─── Extracted material
`src/rtl/test_pkg.sv`:
```
// Shared types for the data-processing pipeline: FSM state encoding and the packet
// record handed from the processing stage to the collector.
package test_pkg;

    typedef enum logic [1:0] {
        IDLE    = 2'b00,
        LOAD    = 2'b01,
        PROCESS = 2'b10,
        DONE    = 2'b11
    } state_t;

    typedef struct packed {
        logic       valid;
        logic [7:0] data;
        logic [1:0] mode;
        logic       error;
    } packet_t;

    localparam int PKT_W = $bits(packet_t);

endpackage

```
`src/rtl/packet_collector_fifo.sv`:
```
// pkt_fifo: show-ahead synchronous FIFO with flush. Pointers carry an extra wrap bit
// so full and empty are distinguished without a separate counter.
module pkt_fifo #(
    parameter int WIDTH = 12,
    parameter int DEPTH = 4
) (
    input  logic                     clk_i,
    input  logic                     rst_i,
    input  logic                     flush_i,
    input  logic                     push_i,
    input  logic                     pop_i,
    input  logic [WIDTH-1:0]         wdata_i,
    output logic [WIDTH-1:0]         rdata_o,
    output logic                     full_o,
    output logic                     empty_o,
    output logic [$clog2(DEPTH):0]   level_o
);

    localparam int AW = $clog2(DEPTH);

    logic [AW:0]      wr_ptr_r;
    logic [AW:0]      rd_ptr_r;
    logic [WIDTH-1:0] mem_r [DEPTH];
    logic             full_s;
    logic             empty_s;
    logic             do_push_s;
    logic             do_pop_s;

    assign full_s  = (wr_ptr_r[AW-1:0] == rd_ptr_r[AW-1:0]) && (wr_ptr_r[AW] != rd_ptr_r[AW]);
    assign empty_s = (wr_ptr_r == rd_ptr_r);

    // A push into a full FIFO is legal only when the head leaves on the same edge.
    assign do_pop_s  = pop_i && !flush_i && !empty_s;
    assign do_push_s = push_i && !flush_i && (!full_s || do_pop_s);

    // Read/write pointer update; flush returns both to the origin.
    always_ff @(posedge clk_i or posedge rst_i) begin
        if (rst_i) begin
            wr_ptr_r <= {(AW+1){1'b0}};
            rd_ptr_r <= {(AW+1){1'b0}};
        end else if (flush_i) begin
            wr_ptr_r <= {(AW+1){1'b0}};
            rd_ptr_r <= {(AW+1){1'b0}};
        end else begin
            if (do_push_s) begin
                wr_ptr_r <= wr_ptr_r + {{AW{1'b0}}, 1'b1};
            end
            if (do_pop_s) begin
                rd_ptr_r <= rd_ptr_r + {{AW{1'b0}}, 1'b1};
            end
        end
    end

    // Storage array, cleared on reset so the head reads as zero before any write.
    always_ff @(posedge clk_i or posedge rst_i) begin
        if (rst_i) begin
            for (int i = 0; i < DEPTH; i++) begin
                mem_r[i] <= {WIDTH{1'b0}};
            end
        end else if (do_push_s) begin
            mem_r[wr_ptr_r[AW-1:0]] <= wdata_i;
        end
    end

    assign rdata_o = mem_r[rd_ptr_r[AW-1:0]];
    assign full_o  = full_s;
    assign empty_o = empty_s;
    assign level_o = wr_ptr_r - rd_ptr_r;

endmodule

```
`src/rtl/packet_collector.sv`:
```
// packet_collector: captures one packet per rising edge of the upstream valid, buffers it
// in pkt_fifo and counts overflow drops. Define PKT_STATS_EN to enable the error counter.
module packet_collector
    import test_pkg::*;
#(
    parameter int DEPTH     = 4,
    parameter int CNT_WIDTH = 8
) (
    input  logic                     clk_i,
    input  logic                     rst_i,
    input  logic                     flush_i,
    input  logic                     pkt_valid_i,
    input  packet_t                  pkt_i,
    output logic                     out_valid_o,
    input  logic                     out_ready_i,
    output packet_t                  out_pkt_o,
    output logic                     full_o,
    output logic                     empty_o,
    output logic [$clog2(DEPTH):0]   level_o,
    output logic [CNT_WIDTH-1:0]     drop_cnt_o,
    output logic [CNT_WIDTH-1:0]     err_cnt_o
);

    logic                 live_s;
    logic                 prev_r;
    logic                 cap_s;
    logic                 pop_s;
    logic                 push_s;
    logic                 drop_s;
    logic                 full_s;
    logic                 empty_s;
    logic [PKT_W-1:0]     head_s;
    logic [CNT_WIDTH-1:0] drop_cnt_r;

    assign live_s  = pkt_valid_i & pkt_i.valid;
    assign cap_s   = live_s & ~prev_r;
    assign pop_s   = ~empty_s & out_ready_i;
    assign push_s  = cap_s & ~flush_i & (~full_s | pop_s);
    assign drop_s  = cap_s & ~flush_i & full_s & ~pop_s;

    // Edge detector state; keeps tracking through a flush so a held valid is not re-captured.
    always_ff @(posedge clk_i or posedge rst_i) begin
        if (rst_i) begin
            prev_r <= 1'b0;
        end else begin
            prev_r <= live_s;
        end
    end

    // Saturating overflow counter.
    always_ff @(posedge clk_i or posedge rst_i) begin
        if (rst_i) begin
            drop_cnt_r <= {CNT_WIDTH{1'b0}};
        end else if (drop_s && (drop_cnt_r != {CNT_WIDTH{1'b1}})) begin
            drop_cnt_r <= drop_cnt_r + {{(CNT_WIDTH-1){1'b0}}, 1'b1};
        end
    end

`ifdef PKT_STATS_EN
    logic [CNT_WIDTH-1:0] err_cnt_r;

    // Saturating count of accepted packets flagged with an error.
    always_ff @(posedge clk_i or posedge rst_i) begin
        if (rst_i) begin
            err_cnt_r <= {CNT_WIDTH{1'b0}};
        end else if (push_s && pkt_i.error && (err_cnt_r != {CNT_WIDTH{1'b1}})) begin
            err_cnt_r <= err_cnt_r + {{(CNT_WIDTH-1){1'b0}}, 1'b1};
        end
    end

    assign err_cnt_o = err_cnt_r;
`else
    assign err_cnt_o = {CNT_WIDTH{1'b0}};
`endif

    pkt_fifo #(
        .WIDTH (PKT_W),
        .DEPTH (DEPTH)
    ) u_fifo (
        .clk_i   (clk_i),
        .rst_i   (rst_i),
        .flush_i (flush_i),
        .push_i  (push_s),
        .pop_i   (pop_s),
        .wdata_i (pkt_i),
        .rdata_o (head_s),
        .full_o  (full_s),
        .empty_o (empty_s),
        .level_o (level_o)
    );

    assign out_valid_o = ~empty_s;
    assign out_pkt_o   = packet_t'(head_s);
    assign full_o      = full_s;
    assign empty_o     = empty_s;
    assign drop_cnt_o  = drop_cnt_r;

endmodule

```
──────
### Problem statement
Lines containing the string "typedef" in the entries above should be counted. State that number alone.

### Answer to this problem
2